We cannot be certain even now why it was that demand remained so strong for so many years after the war. It was not because the government, following the teachings of Keynes and Beveridge, borrowed heavily to finance extra spending. They did not need to, because private expenditure was buoyant most of the time. Initially private-sector demand may have been strengthened by the low level of interest rates and by the devaluation of sterling in 1949. But this is not enough to explain the continuing buoyancy of expenditure well into the 1960s, by which time the authorities were more inclined to rein it back than to urge it forward.

We are concerned here with a phenomenon which affected most advanced industrial countries, not just the United Kingdom. Initially it may be attributed to making good the damage done by the war to building and equipment both in the public and private sectors. The Cold War and the Korean War stimulated military spending. Consumers for many years were running down the savings accumulated during the years of rationing, then borrowing to acquire new durable goods as they became available. The expansion of international trade was catching up with opportunities lost, not only in wartime but also as a result of trade restrictions in the 1930s.

The point I would wish to stress however is that demand and supply were not matched exactly together by some extraordinary skill on the part of policy-makers, nor indeed by any flexibility in the workings of the market mechanism.

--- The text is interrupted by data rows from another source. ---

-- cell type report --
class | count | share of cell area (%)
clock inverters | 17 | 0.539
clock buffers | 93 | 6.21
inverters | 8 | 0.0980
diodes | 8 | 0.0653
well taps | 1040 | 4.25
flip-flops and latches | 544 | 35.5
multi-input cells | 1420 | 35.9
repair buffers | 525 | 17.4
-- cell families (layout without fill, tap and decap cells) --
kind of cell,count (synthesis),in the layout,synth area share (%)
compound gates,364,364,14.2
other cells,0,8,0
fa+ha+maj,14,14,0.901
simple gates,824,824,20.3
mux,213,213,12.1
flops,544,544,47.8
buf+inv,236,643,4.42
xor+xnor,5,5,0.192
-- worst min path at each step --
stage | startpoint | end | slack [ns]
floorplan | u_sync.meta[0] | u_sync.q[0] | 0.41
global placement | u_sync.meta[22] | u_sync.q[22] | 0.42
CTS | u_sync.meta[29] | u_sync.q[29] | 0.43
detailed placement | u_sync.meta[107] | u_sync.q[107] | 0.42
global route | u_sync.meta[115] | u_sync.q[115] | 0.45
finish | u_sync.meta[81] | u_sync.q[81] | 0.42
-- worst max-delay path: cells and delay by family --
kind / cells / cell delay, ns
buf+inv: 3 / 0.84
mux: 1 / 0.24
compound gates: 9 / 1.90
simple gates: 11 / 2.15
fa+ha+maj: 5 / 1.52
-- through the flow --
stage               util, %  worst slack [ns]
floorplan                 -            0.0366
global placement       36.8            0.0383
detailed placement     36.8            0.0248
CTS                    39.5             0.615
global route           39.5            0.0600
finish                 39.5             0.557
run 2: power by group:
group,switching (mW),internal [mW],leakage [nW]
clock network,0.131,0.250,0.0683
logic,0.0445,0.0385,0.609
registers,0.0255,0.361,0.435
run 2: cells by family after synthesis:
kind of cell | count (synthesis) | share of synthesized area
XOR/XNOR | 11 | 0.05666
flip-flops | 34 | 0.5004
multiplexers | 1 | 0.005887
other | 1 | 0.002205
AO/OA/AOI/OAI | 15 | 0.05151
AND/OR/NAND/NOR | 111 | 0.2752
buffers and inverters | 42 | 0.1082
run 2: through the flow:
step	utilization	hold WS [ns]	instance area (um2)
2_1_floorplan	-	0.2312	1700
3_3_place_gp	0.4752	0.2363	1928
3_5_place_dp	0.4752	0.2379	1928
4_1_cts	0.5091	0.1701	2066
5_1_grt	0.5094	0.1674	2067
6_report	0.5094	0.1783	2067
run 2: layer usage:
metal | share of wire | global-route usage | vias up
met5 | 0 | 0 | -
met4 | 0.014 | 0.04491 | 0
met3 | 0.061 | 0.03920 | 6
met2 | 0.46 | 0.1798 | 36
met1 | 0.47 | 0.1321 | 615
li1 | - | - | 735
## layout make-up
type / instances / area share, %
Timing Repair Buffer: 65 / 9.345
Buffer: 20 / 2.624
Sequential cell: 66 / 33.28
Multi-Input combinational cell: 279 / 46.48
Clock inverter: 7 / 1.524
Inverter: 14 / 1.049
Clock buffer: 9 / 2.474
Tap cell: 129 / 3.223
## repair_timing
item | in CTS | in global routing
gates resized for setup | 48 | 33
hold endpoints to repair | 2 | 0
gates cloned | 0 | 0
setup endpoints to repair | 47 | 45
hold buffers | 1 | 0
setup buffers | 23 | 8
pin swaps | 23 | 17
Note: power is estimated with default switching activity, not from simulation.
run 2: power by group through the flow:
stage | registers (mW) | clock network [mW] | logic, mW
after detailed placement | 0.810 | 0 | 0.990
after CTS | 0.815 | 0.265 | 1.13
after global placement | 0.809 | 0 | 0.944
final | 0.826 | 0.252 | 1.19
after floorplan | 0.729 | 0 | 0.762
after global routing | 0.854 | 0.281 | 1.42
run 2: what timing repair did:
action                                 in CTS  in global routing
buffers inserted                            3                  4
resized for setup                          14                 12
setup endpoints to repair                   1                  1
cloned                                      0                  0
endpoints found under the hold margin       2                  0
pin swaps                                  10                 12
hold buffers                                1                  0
`config.mk`:
```
export PLATFORM = sky130hd
export DESIGN_NAME = pll_lock_window_det
export DESIGN_NICKNAME = d
export VERILOG_FILES = /design/src/rtl/pll_ld_pkg.sv /design/src/rtl/ld_edge_pair_timer.sv /design/src/rtl/ld_run_counter.sv /design/src/rtl/ld_hold_ctrl.sv /design/src/rtl/pll_lock_window_det.sv
export SDC_FILE = /design/constraint.sdc
export NUM_CORES = 1
export LEC_CHECK = 0
export BUFFER_PORTS_ARGS = -buffer_cell sky130_fd_sc_hd__buf_2
export CORE_MARGIN = 3
export CORE_UTILIZATION = 57
export CTS_CLUSTER_DIAMETER = 40
export DETAILED_ROUTE_END_ITERATION = 10
export GPL_TIMING_DRIVEN = 0
export PLACE_DENSITY_LB_ADDON = 0.08
export SKIP_CTS_REPAIR_TIMING = 1
export SLEW_MARGIN = 20
export SYNTH_ARGS = -nofsm -noshare
export SYNTH_HDL_FRONTEND = slang
export SYNTH_SLANG_ARGS = --single-unit
```
`constraint.sdc`:
```
create_clock -name clk -period 4.5 [get_ports clk]
set_input_delay 0.45 -clock clk [delete_from_list [all_inputs] [get_ports clk]]
set_output_delay 0.45 -clock clk [all_outputs]
set_load 0.1 [all_outputs]
```
`src/rtl/pll_ld_pkg.sv`:
```
// Shared types for the windowed lock detector.
package pll_ld_pkg;
    // Pair timer state: idle, or awaiting the partner of a reference or feedback edge.
    typedef enum logic [1:0] {
        PAIR_IDLE     = 2'd0,
        PAIR_WAIT_FB  = 2'd1,
        PAIR_WAIT_REF = 2'd2
    } pair_state_e;

    // One finished comparison: valid for one cycle, good when inside the window.
    typedef struct packed {
        logic valid;
        logic good;
    } cmp_res_t;
endpackage

```
`src/rtl/ld_edge_pair_timer.sv`:
```
// Measures the gap between a reference pulse and a feedback pulse in
// sampling cycles, whichever comes first, and emits one pass/fail result
// per pair. Assumes pulses are one cycle wide and synchronous to clk.
// A lone edge fails once the window has elapsed; a repeated edge of the
// same kind while waiting also fails and is consumed.
module ld_edge_pair_timer
    import pll_ld_pkg::*;
#(
    parameter int WIN_W = 8
) (
    input  logic             clk,
    input  logic             rst_n,
    input  logic             ref_pulse,
    input  logic             fb_pulse,
    input  logic [WIN_W-1:0] win_cycles,
    output cmp_res_t         res
);
    localparam int ELAP_W = WIN_W + 1;

    pair_state_e       state, nxt_state;
    logic [ELAP_W-1:0] elap, nxt_elap;
    cmp_res_t          nxt_res;
    logic [ELAP_W-1:0] win_ext;
    logic              partner, same_kind;

    assign win_ext = {1'b0, win_cycles};

    // Next-state logic: start a pair, close it, or time it out.
    always_comb begin
        nxt_state = state;
        nxt_elap  = elap;
        nxt_res   = '0;
        partner   = (state == PAIR_WAIT_FB) ? fb_pulse  : ref_pulse;
        same_kind = (state == PAIR_WAIT_FB) ? ref_pulse : fb_pulse;
        case (state)
            PAIR_IDLE: begin
                if (ref_pulse && fb_pulse) begin
                    nxt_res.valid = 1'b1;
                    nxt_res.good  = 1'b1;
                end else if (ref_pulse) begin
                    nxt_state = PAIR_WAIT_FB;
                    nxt_elap  = ELAP_W'(1);
                end else if (fb_pulse) begin
                    nxt_state = PAIR_WAIT_REF;
                    nxt_elap  = ELAP_W'(1);
                end
            end
            default: begin
                if (partner) begin
                    nxt_res.valid = 1'b1;
                    nxt_res.good  = (elap <= win_ext);
                    nxt_state     = PAIR_IDLE;
                end else if (same_kind || (elap >= win_ext)) begin
                    nxt_res.valid = 1'b1;
                    nxt_res.good  = 1'b0;
                    nxt_state     = PAIR_IDLE;
                end else begin
                    nxt_elap = ELAP_W'(elap + 1'b1);
                end
            end
        endcase
    end

    // State, elapsed count and result registers.
    always_ff @(posedge clk) begin
        if (!rst_n) begin
            state <= PAIR_IDLE;
            elap  <= '0;
            res   <= '0;
        end else begin
            state <= nxt_state;
            elap  <= nxt_elap;
            res   <= nxt_res;
        end
    end


    same_cycle_pass_chk: assert property (@(posedge clk) disable iff (!rst_n)
        (state == PAIR_IDLE && ref_pulse && fb_pulse) |=> (res.valid && res.good));


    repeat_edge_fail_chk: assert property (@(posedge clk) disable iff (!rst_n)
        (state == PAIR_WAIT_FB && ref_pulse && !fb_pulse) |=> (res.valid && !res.good));
endmodule

```
`src/rtl/ld_run_counter.sv`:
```
// Counts consecutive passing comparisons up to a threshold and holds there.
// A failing comparison clears the count. Threshold 0 is treated as 1.
// Assumes the result input is valid for one cycle per comparison.
module ld_run_counter
    import pll_ld_pkg::*;
#(
    parameter int CNT_W = 16
) (
    input  logic             clk,
    input  logic             rst_n,
    input  cmp_res_t         res,
    input  logic [CNT_W-1:0] thresh,
    output logic             reached
);
    logic [CNT_W-1:0] run;
    logic [CNT_W-1:0] eff;

    assign eff     = (thresh == '0) ? CNT_W'(1) : thresh;
    assign reached = (run >= eff);

    // Run count: clear on a miss, step on a pass, clamp at the threshold.
    always_ff @(posedge clk) begin
        if (!rst_n) begin
            run <= '0;
        end else if (res.valid) begin
            if (!res.good)
                run <= '0;
            else if (run >= eff)
                run <= eff;
            else
                run <= CNT_W'(run + 1'b1);
        end
    end


    miss_clears_chk: assert property (@(posedge clk) disable iff (!rst_n)
        (res.valid && !res.good) |=> !reached);


    run_holds_chk: assert property (@(posedge clk) disable iff (!rst_n)
        (reached && !(res.valid && !res.good) && $stable(thresh)) |=> reached);
endmodule

```
`src/rtl/ld_hold_ctrl.sv`:
```
// Tracks the holdover state. Requests entry one cycle after lock falls,
// unless loss detection is disabled or holdover is already active. Requests
// exit once the exit run count is reached while in holdover. Assumes lock
// and the exit flag come from registered run counters.
module ld_hold_ctrl (
    input  logic clk,
    input  logic rst_n,
    input  logic lock_now,
    input  logic exit_reached,
    input  logic loss_hold_dis,
    output logic hold_enter,
    output logic hold_exit
);
    logic lock_prev;
    logic in_hold;
    logic enter_cond;
    logic exit_cond;

    assign enter_cond = lock_prev && !lock_now && !loss_hold_dis && !in_hold;
    assign exit_cond  = in_hold && exit_reached;

    // Holdover flag and the single-cycle request pulses.
    always_ff @(posedge clk) begin
        if (!rst_n) begin
            lock_prev  <= 1'b0;
            in_hold    <= 1'b0;
            hold_enter <= 1'b0;
            hold_exit  <= 1'b0;
        end else begin
            lock_prev  <= lock_now;
            hold_enter <= enter_cond;
            hold_exit  <= exit_cond;
            if (enter_cond)
                in_hold <= 1'b1;
            else if (exit_cond)
                in_hold <= 1'b0;
        end
    end


    enter_respects_dis_chk: assert property (@(posedge clk) disable iff (!rst_n)
        hold_enter |-> !$past(loss_hold_dis));


    exit_needs_hold_chk: assert property (@(posedge clk) disable iff (!rst_n)
        hold_exit |-> !in_hold);


    enter_pulse_chk: assert property (@(posedge clk) disable iff (!rst_n)
        hold_enter |=> !hold_enter);


    requests_exclusive_chk: assert property (@(posedge clk) disable iff (!rst_n)
        !(hold_enter && hold_exit));
endmodule

```
`src/rtl/pll_lock_window_det.sv`:
```
// Top of the windowed lock detector: one pair timer feeds two run counters
// (lock and holdover exit) that share the same window result, and a holdover
// controller turns their flags into entry and exit requests.
module pll_lock_window_det
    import pll_ld_pkg::*;
#(
    parameter int WIN_W = 8,
    parameter int CNT_W = 16
) (
    input  logic             clk,
    input  logic             rst_n,
    input  logic             ref_pulse,
    input  logic             fb_pulse,
    input  logic [WIN_W-1:0] win_cycles,
    input  logic [CNT_W-1:0] lock_thresh,
    input  logic [CNT_W-1:0] hexit_thresh,
    input  logic             loss_hold_dis,
    output logic             lock,
    output logic             hold_enter,
    output logic             hold_exit
);
    localparam int N_RUNS = 2;

    cmp_res_t                     cmp;
    logic [N_RUNS-1:0][CNT_W-1:0] thr_sel;
    logic [N_RUNS-1:0]            hit;

    assign thr_sel = {hexit_thresh, lock_thresh};

    ld_edge_pair_timer #(.WIN_W(WIN_W)) u_timer (
        .clk        (clk),
        .rst_n      (rst_n),
        .ref_pulse  (ref_pulse),
        .fb_pulse   (fb_pulse),
        .win_cycles (win_cycles),
        .res        (cmp)
    );

    for (genvar g = 0; g < N_RUNS; g++) begin : g_run
        ld_run_counter #(.CNT_W(CNT_W)) u_run (
            .clk     (clk),
            .rst_n   (rst_n),
            .res     (cmp),
            .thresh  (thr_sel[g]),
            .reached (hit[g])
        );
    end

    assign lock = hit[0];

    ld_hold_ctrl u_hold (
        .clk           (clk),
        .rst_n         (rst_n),
        .lock_now      (hit[0]),
        .exit_reached  (hit[1]),
        .loss_hold_dis (loss_hold_dis),
        .hold_enter    (hold_enter),
        .hold_exit     (hold_exit)
    );


    lock_needs_pass_chk: assert property (@(posedge clk) disable iff (!rst_n)
        $rose(lock) |-> $past(cmp.valid && cmp.good));
endmodule

```
==> reports/results.txt, run 1 <==
Hold Crit Class: input port to flip-flop
Post-synth EDFFs: 0
Core ar.: 6460 um2
Seq cells post-synth: 49
DP Area: 4200 um2
Synth-to-Final Area Change: 11.8%
initial DRC count: 236
area share of the largest cell type after synthesis: 0.253
TritonCTS Sinks: 49
Mapped Cells: 502
dpl ws: 1.06 ns
Final period util: 0.776
largest cells by area after synthesis: dfxtp_1 (25%), ha_1 (14%), inv_1 (5.6%), nand2_1 (4.9%), a21oi_1 (4.4%)
worst-skew pair later-pin latency: 0.31 ns
post-route minimum period: 3.49 ns
Hold Vio Cnt, Final: 0
synthesized area per cell: 7.72 um2
Async S/R FF share, synth: 0
Ant. Diodes: 0
Via Count: 3981
slowest stage delay, CP: 0.47 ns
Synth area leader: dfxtp_1
syn_nets: 590
Pleak: 1.93 nW
antenna viol nets, final: 0
status: finished clean
Cell Area, Synth: 3870 um2
Netlist cell types: 66
top_reg_cell synth: dfxtp_1
Max Root-Sink Buffers: 2
gpl congestion: 0.878
Setup Viol. Count Final: 0
Ports: 48
Worst Clk Skew: 0.00971 ns
HPWL Detailed: 7.79 mm
slowest cell on the critical path: buf_2
worst relative slew slack: 0.435
CTS tree: built
crit-path cells: buf_2 -> nor4_1 -> a41o_1 -> ha_1 -> and3_1 -> o21ai_1 -> a311o_1 -> a31oi_4 -> buf_2 -> buf_2
row cnt: 29
fillers: 592
Die Wd: 88.5 um
Fin Setup TNS: 0 ns
type of the worst setup path: input port to output port
initial antenna violation count: 0
cell mode on critical path: buf_2
Die Span Y: 88.5 um
TritonCTS Buffers: 5
Root Buffer: clkbuf_8
Power Dens Cells: 217 nW/um2
port buffer count: 45
fraction of layout cells with a size suffix above 1: 0.135
Finished Cell Area: 4330 um2
CTS clock-pin slew for the worst setup and hold paths: 0.09 ns
Worst Path Arrival: 3.04 ns
full die area: 7820 um2
Setup crit start kind: input port
via/cell ratio: 6.30
Pins Over Slew Limit: 0
total gr overflow: 0
Starting Density: 0.600
H-tree levels: 2
worst slew pin tran: 0.843 ns
drt first pass iters: 5
wire length of the first global-routing pass: 16.7 mm
max-cap violations: 0
top cell family by delay on the critical path: compound AO/OA/AOI/OAI gates
Crit. End Element: output port
number of global-route vias before repair: 3611
CP required: 4.05 ns
per-cell routed wire length: 15.8 um
crit-path max FO: 10
FMAX: 286 MHz
top post-synthesis cells by count: inv_1 (58), nand2_1 (51), dfxtp_1 (49)
Buf/Inv on CP: 3
layout net count: 642
Max VDD drop: 0.000157 V
final wirelength: 10.0 mm
largest net degree at the start of global routing: 16
RSZ-0062 raised after global routing: no
DRC Markers: 0
sequential fraction of the synthesis area: 0.253
top-count cell post-synth: inv_1
Setup WS post-layout: 1.01 ns
warning count from the yosys run: 0
gr usage total: 0.264
metrics by stage:
| step | cells | power [mW] | hold slack (ns) | utilization |
|---|---|---|---|---|
| 5_1_grt | 632 | 0.978 | 0.348 | 0.670 |
| 6_report | 632 | 0.941 | 0.353 | 0.670 |
| 4_1_cts | 632 | 0.944 | 0.340 | 0.670 |
| 3_5_place_dp | 624 | 0.575 | 0.462 | 0.650 |
| 3_3_place_gp | 624 | 0.571 | 0.446 | 0.650 |
| 2_1_floorplan | 502 | 0.525 | 0.434 | - |
placed cells by master (no fill, tap or decap), types with 12 or more instances in the layout:
cell type,synthesis,layout
inv_1,58,58
nand2_1,51,51
dfxtp_1,49,49
buf_2,2,47
ha_1,43,43
a21oi_1,34,34
nor2_1,25,25
o21ai_1,24,24
nand3_1,20,20
nor3_1,17,17
clkbuf_1,16,16
nand4_1,13,13
nor4_1,12,12
final cells by class:
type	instances	area, um2	share of cell area
plain buffers	18	70.1	0.0162
clock buffers	5	68.8	0.0159
clock inverters	3	65.1	0.0150
inverters	59	221	0.0511
multi-input cells	376	2600	0.601
flip-flops and latches	49	981	0.227
well taps	77	96.3	0.0222
repair buffers	45	225	0.0520
cell families (layout without fill, tap and decap cells):
| kind of cell | Yosys count | in the layout | synth area share |
|---|---|---|---|
| compound gates | 138 | 138 | 0.255 |
| buf+inv | 77 | 130 | 0.0752 |
| flops | 49 | 49 | 0.253 |
| simple gates | 185 | 185 | 0.253 |
| mux | 6 | 6 | 0.0158 |
| fa+ha+maj | 43 | 43 | 0.139 |
| xor+xnor | 4 | 4 | 0.00904 |
metal layers:
layer,global-route usage,share of wire,vias to the layer above
met1,0.350,0.45,1876
met5,0,0,-
met2,0.457,0.48,126
met4,0.0618,0.017,0
met3,0.0335,0.050,25
li1,-,-,1954
power by group:
part	internal [mW]	switching, mW	total, mW
clock network	0.221	0.154	0.375
registers	0.437	0.00461	0.442
logic	0.0481	0.0766	0.125
final timing paths:
| path | end | cells past startpoint | start | slack [ns] |
|---|---|---|---|---|
| worst max-delay path | lock | 10 | lock_thresh[1] | 1.01 |
| worst min-delay path | u_hold.hold_enter$_SDFF_PN0_ | 2 | loss_hold_dis | 0.35 |
| worst max register to register | g_run[0].u_run.run[10]$_SDFFE_PN0P_ | 7 | g_run[0].u_run.run[13]$_SDFFE_PN0P_ | 1.87 |
| worst min register to register | u_timer.elap[8]$_SDFFE_PN0P_ | 2 | u_timer.elap[8]$_SDFFE_PN0P_ | 0.48 |
flip-flops by register name, summed over array words and instances, names as in the netlist:
signal / cells
u_hold.lock_prev: 1
u_hold.hold_exit: 1
u_hold.in_hold: 1
u_timer.res: 2
u_hold.hold_enter: 1
u_timer.state: 2
u_timer.elap: 9
g_run.u_run.run: 32
Note: power is estimated with default switching activity, not from simulation.
==> inputs of run 2 (changes only) <==
--- a/config.mk
+++ b/config.mk
@@ -7,7 +7,7 @@
 export LEC_CHECK = 0
 export BUFFER_PORTS_ARGS = -buffer_cell sky130_fd_sc_hd__buf_2
 export CORE_MARGIN = 3
-export CORE_UTILIZATION = 57
+export CORE_UTILIZATION = 53
 export CTS_CLUSTER_DIAMETER = 40
 export DETAILED_ROUTE_END_ITERATION = 10
 export GPL_TIMING_DRIVEN = 0
==> constraint.sdc (replaced) <==
create_clock -name clk -period 3 [get_ports clk]
set_input_delay 0.3 -clock clk [delete_from_list [all_inputs] [get_ports clk]]
set_output_delay 0.3 -clock clk [all_outputs]
set_load 0.1 [all_outputs]
==> run 2 against run 1 <==
Worst hold slack worse by 0.16 ns. Die area is 7.0% higher. Global-route usage is 1.7 points lower. Combinational power is 49% higher. Setup slack worse by 0.92 ns. Critical path type unchanged.
==> reports/results.txt, run 2 (same netlist as run 1, synthesis figures left out) <==
FF/Latch Area: 981 um2 (unchanged)
max-cap violations: 0 (unchanged)
HPWL Detailed: 7.87 mm (+1.0%)
Largest register FFs: 32 (unchanged)
Ports: 48 (unchanged)
commonest non-fill, non-tap cells in the layout: inv_1 (58), nand2_1 (51), dfxtp_1 (49)
Synth-to-Final Area Change: 11.9%
multi-input combinational cell area: 2610 um2 (+0.24%)
hold slack: 0.196 ns (-0.157 ns)
worst-skew pair later-pin latency: 0.31 ns (about the same)
Worst Path Arrival: 2.61 ns (-0.43 ns)
fin cells: 653 (+3.3%)
port buffer count: 45 (unchanged)
Core ar.: 6940 um2 (+7.5%)
Crit. End Element: output port
Via Count: 3859 (-3.1%)
final wirelength: 10.1 mm (+0.39%)
per-cell routed wire length: 15.4 um (-2.8%)
Pins Over Slew Limit: 0 (unchanged)
register-to-register path setup slack: 0.29 ns (-1.58 ns)
Hold Crit Class: input port to flip-flop
Seq pwr share: 0.530 (+0.061)
CTS tree: built
RSZ-0062 raised after global routing: no
Switch Pwr: 0.360 mW (+53%)
gr usage total: 0.247 (-0.0166)
Die Span Y: 91.5 um (+3.5%)
post-route minimum period: 2.91 ns
H-tree levels: 2 (unchanged)
Max Root-Sink Buffers: 2 (unchanged)
TritonCTS Sinks: 49 (unchanged)
Final period util: 0.971
Min-Delay Path Depth: 2 (unchanged)
crit-path max FO: 10 (unchanged)
wire length of the first global-routing pass: 17.1 mm (+2.5%)
number of global-route vias before repair: 3740 (+3.6%)
antenna viol nets, final: 0 (unchanged)
top flop regs: g_run.u_run.run (32), u_timer.elap (9)
Worst Clk Skew: 0.00374 ns (-0.00597 ns)
CTS clock-pin slew for the worst setup and hold paths: 0.09 ns (about the same)
Setup crit start kind: input port
row cnt: 30 (+3.4%)
TritonCTS Buffers: 5 (unchanged)
Int Pwr: 0.890 mW (+26%)
Post-Place Cells: 643 (+3.0%)
Die Wd: 91.5 um (+3.5%)
power share of the combinational group: 0.149 (+0.016)
full die area: 8370 um2 (+7.0%)
Power Total: 1.25 mW (+33%)
via/cell ratio: 5.91 (-6.2%)
clock power share: 0.321 (-0.077)
gpl congestion: 0.865 (-1.5%)
Root Buffer: clkbuf_8
fillers: 667 (+13%)
Fin Setup TNS: 0 ns (unchanged)
initial DRC count: 149 (-37%)
CP required: 2.70 ns (-1.35 ns)
worst relative slew slack: 0.459 (+0.0244)
switching part of the total power: 0.288 (+0.0381)
worst slew pin tran: 0.806 ns (-0.0363 ns)
type of the worst setup path: input port to output port
total gr overflow: 0 (unchanged)
Setup Viol. Count Final: 0 (unchanged)
Biggest register: g_run.u_run.run
Pleak: 1.91 nW (-0.67%)
layout net count: 644 (+0.31%)
drt first pass iters: 4 (-1)
most common cell after layout, fill and taps aside: inv_1
FMAX: 343 MHz
largest net degree at the start of global routing: 16 (unchanged)
Hold Vio Cnt, Final: 0 (unchanged)
Power Dens Cells: 288 nW/um2 (+33%)
Starting Density: 0.558 (-0.0419)
initial antenna violation count: 0 (unchanged)
Register-to-Register Path Depth: 8 (+1)
status: finished clean
Max VDD drop: 0.000234 V (+50%)
fraction of layout cells with a size suffix above 1: 0.140 (+0.00490)
DRC Markers: 0 (unchanged)
Ant. Diodes: 0 (unchanged)
Final Util: 0.625 (-0.0460)
## run 2: worst paths after layout
path	start	end
worst max-delay path	lock_thresh[1]	lock
worst min-delay path	loss_hold_dis	u_hold.hold_enter$_SDFF_PN0_
worst max register to register	g_run[0].u_run.run[13]$_SDFFE_PN0P_	g_run[0].u_run.run[10]$_SDFFE_PN0P_
worst min register to register	u_timer.elap[8]$_SDFFE_PN0P_	u_timer.elap[8]$_SDFFE_PN0P_
## run 2: power groups by stage
stage | Clock, mW | Sequential (mW) | Combinational, mW
final | 0.401 | 0.662 | 0.186
after CTS | 0.410 | 0.662 | 0.185
after global routing | 0.440 | 0.664 | 0.211
after floorplan | 0 | 0.676 | 0.113
after global placement | 0 | 0.677 | 0.179
after detailed placement | 0 | 0.677 | 0.184
## run 2: layout make-up
cell class,count,area share
Multi-Input combinational cell,376,0.602
Sequential cell,49,0.226
Timing Repair Buffer,47,0.0568
Inverter,59,0.0511
Tap cell,96,0.0277
Buffer,18,0.0167
Clock buffer,5,0.0159
Clock inverter,3,0.00404
## run 2: worst max-delay path, cell delays in order
cell and delay [ns]:
buf_2 0.12, nor4_1 0.38, a41o_1 0.28, ha_1 0.13
and3_1 0.13, o21ai_1 0.06, a311o_1 0.44, a31oi_4 0.24
clkbuf_4 0.27, buf_6 0.25
## run 2: routing by layer
metal | wire length (um) | vias up | GRT usage | share of wire
met3 | 565 | 19 | 0.0431 | 0.056
met1 | 4560 | 1783 | 0.323 | 0.45
li1 | - | 1946 | - | -
met2 | 4740 | 111 | 0.409 | 0.47
met5 | 0 | - | 0 | 0
met4 | 181 | 0 | 0.0854 | 0.018
## run 2: through the flow
stage / instance area (um2) / worst slack, ns
global route: 4340 / 0.0153
detailed placement: 4220 / -0.293
CTS: 4310 / -0.293
floorplan: 3870 / 0.296
finish: 4340 / 0.0882
global placement: 4220 / -0.263
==> inputs of run 3 (changes only) <==
--- a/config.mk
+++ b/config.mk
@@ -7,7 +7,7 @@
 export LEC_CHECK = 0
 export BUFFER_PORTS_ARGS = -buffer_cell sky130_fd_sc_hd__buf_2
 export CORE_MARGIN = 3
-export CORE_UTILIZATION = 53
+export CORE_UTILIZATION = 35
 export CTS_CLUSTER_DIAMETER = 40
 export DETAILED_ROUTE_END_ITERATION = 10
 export GPL_TIMING_DRIVEN = 0
==> run 3 against run 2 <==
Worst hold slack lost 0.012 ns. Core utilization fell by 20 points. Cell area grew 2.8%. Via count is 1.6% lower. Fmax rose by 2.6%. Non-clock buffer count grew 2. Setup slack gained 0.074 ns.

What seems to have characterised the period rather was a condition of persistently high, and at times excess, demand. We did have, as Beveridge intended, a 'seller's market' for labour.

It becomes important therefore to ask what were the restraints which prevented wages and prices rising to remove the excess demand, as would be expected in a market economy. Part of the answer may be with the size of the public sector, as well as the continued regulation of credit, foreign exchange, and investment. But I am also prepared to recognise the importance of what Beveridge called 'responsibility and public spirit' as a restraint on inflationary pressure. There was a very general agreement on the priority to be given to full employment, and memories of the inter-war years were still fresh. In national wage bargaining there was some recognition of the potential conflict between the national aims of full employment and price stability. Perhaps the trade unions did not at first realise the strength of their bargaining position in a 'seller's market' for labour, or they chose not to use that strength. Either way, they were contributing to the persistence of what now appears to us as a golden age. By the mid-1960s it was already becoming clear that the problems with inflation, the balance-of-payments and international competitiveness were getting progressively more serious. Since the early-1970s the commitment to 'a high and stable level of employment', although never formally abandoned, has never actually been fulfilled.

What went wrong?

I hardly need to rehearse again the history of unemployment in this country since 1970. The trend has been strongly upward, at least until the mid-1980s. The fluctuations from year to year have also become much more severe. For much of the time inflation has been very high and very variable, although it is low and stable now. The experience of other countries has been varied, but also generally unhappy. In most European countries the trend of unemployment has been strongly upward; in the United States the level has generally been high although the increase is not so marked. There is no consensus amongst economists about the explanation of these developments; on the contrary the period has been one of confusion, controversy and disarray.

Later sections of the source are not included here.